··· Data for this exercise ···

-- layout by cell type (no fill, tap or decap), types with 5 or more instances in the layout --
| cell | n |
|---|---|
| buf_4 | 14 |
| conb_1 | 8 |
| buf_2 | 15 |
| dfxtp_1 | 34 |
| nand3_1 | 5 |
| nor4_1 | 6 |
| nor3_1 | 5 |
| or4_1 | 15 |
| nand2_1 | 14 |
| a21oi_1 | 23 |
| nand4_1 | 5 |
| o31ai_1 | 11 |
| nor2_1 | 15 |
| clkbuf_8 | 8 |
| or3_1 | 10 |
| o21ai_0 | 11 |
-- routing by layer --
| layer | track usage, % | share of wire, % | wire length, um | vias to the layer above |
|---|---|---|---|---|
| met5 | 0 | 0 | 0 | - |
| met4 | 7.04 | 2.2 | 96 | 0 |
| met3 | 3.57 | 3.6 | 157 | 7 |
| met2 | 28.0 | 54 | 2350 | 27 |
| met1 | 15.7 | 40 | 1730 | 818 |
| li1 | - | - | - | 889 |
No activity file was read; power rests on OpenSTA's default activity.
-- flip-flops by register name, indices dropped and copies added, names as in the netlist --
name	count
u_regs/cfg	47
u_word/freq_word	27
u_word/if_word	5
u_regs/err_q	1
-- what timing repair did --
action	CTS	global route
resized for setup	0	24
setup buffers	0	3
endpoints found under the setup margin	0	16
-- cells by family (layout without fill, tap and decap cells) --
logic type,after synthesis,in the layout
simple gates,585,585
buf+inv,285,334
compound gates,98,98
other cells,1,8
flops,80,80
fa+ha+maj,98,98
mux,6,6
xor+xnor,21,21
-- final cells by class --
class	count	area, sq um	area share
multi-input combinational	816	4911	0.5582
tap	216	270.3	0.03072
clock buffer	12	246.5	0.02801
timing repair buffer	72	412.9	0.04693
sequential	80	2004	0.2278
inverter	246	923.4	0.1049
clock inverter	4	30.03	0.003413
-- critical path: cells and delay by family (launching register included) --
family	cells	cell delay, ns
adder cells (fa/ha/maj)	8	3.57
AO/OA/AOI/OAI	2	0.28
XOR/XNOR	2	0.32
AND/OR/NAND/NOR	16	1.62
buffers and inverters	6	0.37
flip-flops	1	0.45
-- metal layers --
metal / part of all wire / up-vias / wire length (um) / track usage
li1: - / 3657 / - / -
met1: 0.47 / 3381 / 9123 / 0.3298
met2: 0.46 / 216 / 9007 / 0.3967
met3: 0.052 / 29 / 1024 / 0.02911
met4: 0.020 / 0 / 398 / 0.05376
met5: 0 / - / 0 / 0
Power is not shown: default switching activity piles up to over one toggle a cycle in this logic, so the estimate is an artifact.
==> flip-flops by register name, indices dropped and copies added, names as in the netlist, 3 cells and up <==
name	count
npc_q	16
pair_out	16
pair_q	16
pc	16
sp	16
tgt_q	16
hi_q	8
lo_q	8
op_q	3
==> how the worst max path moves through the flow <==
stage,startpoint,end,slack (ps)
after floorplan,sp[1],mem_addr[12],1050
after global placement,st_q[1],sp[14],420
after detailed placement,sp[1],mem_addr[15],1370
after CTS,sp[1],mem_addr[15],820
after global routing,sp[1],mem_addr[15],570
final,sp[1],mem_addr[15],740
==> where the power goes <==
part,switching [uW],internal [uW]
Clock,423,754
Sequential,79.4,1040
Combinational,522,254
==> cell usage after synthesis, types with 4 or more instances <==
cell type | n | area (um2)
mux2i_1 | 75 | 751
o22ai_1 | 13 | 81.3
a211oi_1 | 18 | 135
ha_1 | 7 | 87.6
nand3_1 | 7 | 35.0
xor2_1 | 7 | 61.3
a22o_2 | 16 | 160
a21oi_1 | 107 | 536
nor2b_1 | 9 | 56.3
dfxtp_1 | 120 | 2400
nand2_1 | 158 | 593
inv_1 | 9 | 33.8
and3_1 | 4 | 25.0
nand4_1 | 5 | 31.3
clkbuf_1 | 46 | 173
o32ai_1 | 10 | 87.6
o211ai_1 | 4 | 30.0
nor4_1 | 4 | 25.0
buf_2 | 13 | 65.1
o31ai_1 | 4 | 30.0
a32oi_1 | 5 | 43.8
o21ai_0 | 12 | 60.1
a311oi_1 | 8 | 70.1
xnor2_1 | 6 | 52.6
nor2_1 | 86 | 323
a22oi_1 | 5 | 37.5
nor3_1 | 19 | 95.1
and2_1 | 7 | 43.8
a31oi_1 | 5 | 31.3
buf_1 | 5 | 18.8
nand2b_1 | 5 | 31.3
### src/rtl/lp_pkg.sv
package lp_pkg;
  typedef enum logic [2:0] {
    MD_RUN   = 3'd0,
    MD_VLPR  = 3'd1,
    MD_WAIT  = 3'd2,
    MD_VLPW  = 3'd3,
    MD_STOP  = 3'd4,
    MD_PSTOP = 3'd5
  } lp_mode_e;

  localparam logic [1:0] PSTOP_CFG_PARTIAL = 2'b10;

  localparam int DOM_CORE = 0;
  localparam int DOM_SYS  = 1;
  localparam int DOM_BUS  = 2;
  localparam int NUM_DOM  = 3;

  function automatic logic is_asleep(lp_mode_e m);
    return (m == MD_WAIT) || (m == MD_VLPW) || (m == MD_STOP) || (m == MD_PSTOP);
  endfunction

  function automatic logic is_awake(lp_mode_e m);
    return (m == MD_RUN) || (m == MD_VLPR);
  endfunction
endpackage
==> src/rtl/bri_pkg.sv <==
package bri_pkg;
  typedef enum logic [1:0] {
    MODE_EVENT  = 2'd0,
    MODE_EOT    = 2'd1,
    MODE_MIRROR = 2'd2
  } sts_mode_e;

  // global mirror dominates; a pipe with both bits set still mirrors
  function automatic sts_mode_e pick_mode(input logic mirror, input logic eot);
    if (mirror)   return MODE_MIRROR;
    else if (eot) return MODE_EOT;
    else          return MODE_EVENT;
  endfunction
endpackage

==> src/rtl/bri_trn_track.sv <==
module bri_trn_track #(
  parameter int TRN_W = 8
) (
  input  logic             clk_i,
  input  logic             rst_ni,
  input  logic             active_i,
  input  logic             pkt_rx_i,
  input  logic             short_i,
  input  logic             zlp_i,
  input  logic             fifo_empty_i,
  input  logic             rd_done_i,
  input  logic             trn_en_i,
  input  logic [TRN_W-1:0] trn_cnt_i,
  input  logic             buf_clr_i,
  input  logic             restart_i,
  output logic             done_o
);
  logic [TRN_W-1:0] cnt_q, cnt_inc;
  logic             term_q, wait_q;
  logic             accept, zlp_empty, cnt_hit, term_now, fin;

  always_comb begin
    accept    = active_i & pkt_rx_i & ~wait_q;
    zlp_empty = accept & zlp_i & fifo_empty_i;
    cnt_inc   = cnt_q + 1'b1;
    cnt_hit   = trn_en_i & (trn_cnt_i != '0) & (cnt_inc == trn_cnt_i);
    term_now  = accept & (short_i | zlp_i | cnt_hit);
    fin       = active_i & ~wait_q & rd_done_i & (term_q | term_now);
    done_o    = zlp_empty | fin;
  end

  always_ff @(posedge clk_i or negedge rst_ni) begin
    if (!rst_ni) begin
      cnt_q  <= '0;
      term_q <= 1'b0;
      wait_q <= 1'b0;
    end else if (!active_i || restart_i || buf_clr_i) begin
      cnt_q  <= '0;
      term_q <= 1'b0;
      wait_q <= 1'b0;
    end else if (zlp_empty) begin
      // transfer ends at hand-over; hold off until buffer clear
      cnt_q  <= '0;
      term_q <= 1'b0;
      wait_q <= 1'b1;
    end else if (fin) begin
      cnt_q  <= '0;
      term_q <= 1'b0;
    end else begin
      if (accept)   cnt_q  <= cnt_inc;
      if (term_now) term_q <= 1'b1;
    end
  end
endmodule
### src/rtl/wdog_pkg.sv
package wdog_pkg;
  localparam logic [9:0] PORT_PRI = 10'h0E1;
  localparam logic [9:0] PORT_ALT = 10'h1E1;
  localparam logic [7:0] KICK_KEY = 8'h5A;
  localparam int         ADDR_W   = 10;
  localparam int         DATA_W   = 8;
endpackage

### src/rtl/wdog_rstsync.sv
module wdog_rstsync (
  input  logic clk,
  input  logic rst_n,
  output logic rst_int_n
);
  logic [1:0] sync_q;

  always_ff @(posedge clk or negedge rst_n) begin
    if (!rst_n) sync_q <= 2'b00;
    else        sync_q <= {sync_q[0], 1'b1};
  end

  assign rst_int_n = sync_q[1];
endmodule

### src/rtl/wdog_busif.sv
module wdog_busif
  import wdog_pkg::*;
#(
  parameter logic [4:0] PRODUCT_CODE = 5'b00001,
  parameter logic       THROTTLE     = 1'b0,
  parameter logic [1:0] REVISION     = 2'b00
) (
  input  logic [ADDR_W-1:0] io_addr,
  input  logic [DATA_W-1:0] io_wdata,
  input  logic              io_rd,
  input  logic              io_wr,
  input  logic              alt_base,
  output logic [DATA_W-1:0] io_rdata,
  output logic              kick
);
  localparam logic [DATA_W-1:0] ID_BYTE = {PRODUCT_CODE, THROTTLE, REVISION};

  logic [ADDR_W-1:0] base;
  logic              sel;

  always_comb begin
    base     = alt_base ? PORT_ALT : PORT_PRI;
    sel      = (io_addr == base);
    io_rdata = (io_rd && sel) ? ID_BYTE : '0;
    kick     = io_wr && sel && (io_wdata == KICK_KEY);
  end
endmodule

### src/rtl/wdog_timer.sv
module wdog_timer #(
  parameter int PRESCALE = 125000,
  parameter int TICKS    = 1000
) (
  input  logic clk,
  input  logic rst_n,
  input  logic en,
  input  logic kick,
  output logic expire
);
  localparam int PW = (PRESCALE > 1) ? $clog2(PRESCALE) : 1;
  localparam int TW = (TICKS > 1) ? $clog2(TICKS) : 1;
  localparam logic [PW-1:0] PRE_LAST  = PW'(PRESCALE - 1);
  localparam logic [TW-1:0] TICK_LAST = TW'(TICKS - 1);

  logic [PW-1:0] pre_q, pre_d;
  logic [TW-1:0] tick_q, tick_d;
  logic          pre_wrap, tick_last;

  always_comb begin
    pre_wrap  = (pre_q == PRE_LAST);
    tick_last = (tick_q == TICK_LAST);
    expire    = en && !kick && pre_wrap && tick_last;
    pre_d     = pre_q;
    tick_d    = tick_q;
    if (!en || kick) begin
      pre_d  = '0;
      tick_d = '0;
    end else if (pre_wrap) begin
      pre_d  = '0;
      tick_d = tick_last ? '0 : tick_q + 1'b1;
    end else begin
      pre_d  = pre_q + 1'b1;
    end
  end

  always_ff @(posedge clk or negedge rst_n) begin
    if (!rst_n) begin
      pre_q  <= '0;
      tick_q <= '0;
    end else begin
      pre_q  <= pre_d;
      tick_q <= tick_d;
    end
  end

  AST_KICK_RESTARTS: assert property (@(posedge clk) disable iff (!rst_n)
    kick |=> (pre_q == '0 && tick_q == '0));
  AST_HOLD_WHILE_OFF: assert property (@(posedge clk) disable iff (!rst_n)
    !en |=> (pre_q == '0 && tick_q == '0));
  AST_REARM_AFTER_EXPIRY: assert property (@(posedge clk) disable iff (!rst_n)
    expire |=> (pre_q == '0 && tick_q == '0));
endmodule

···

§ Task prompt: Which lines of the records hold the string "placement"? Copy each one.

§ Output below:
after global placement,st_q[1],sp[14],420
after detailed placement,sp[1],mem_addr[15],1370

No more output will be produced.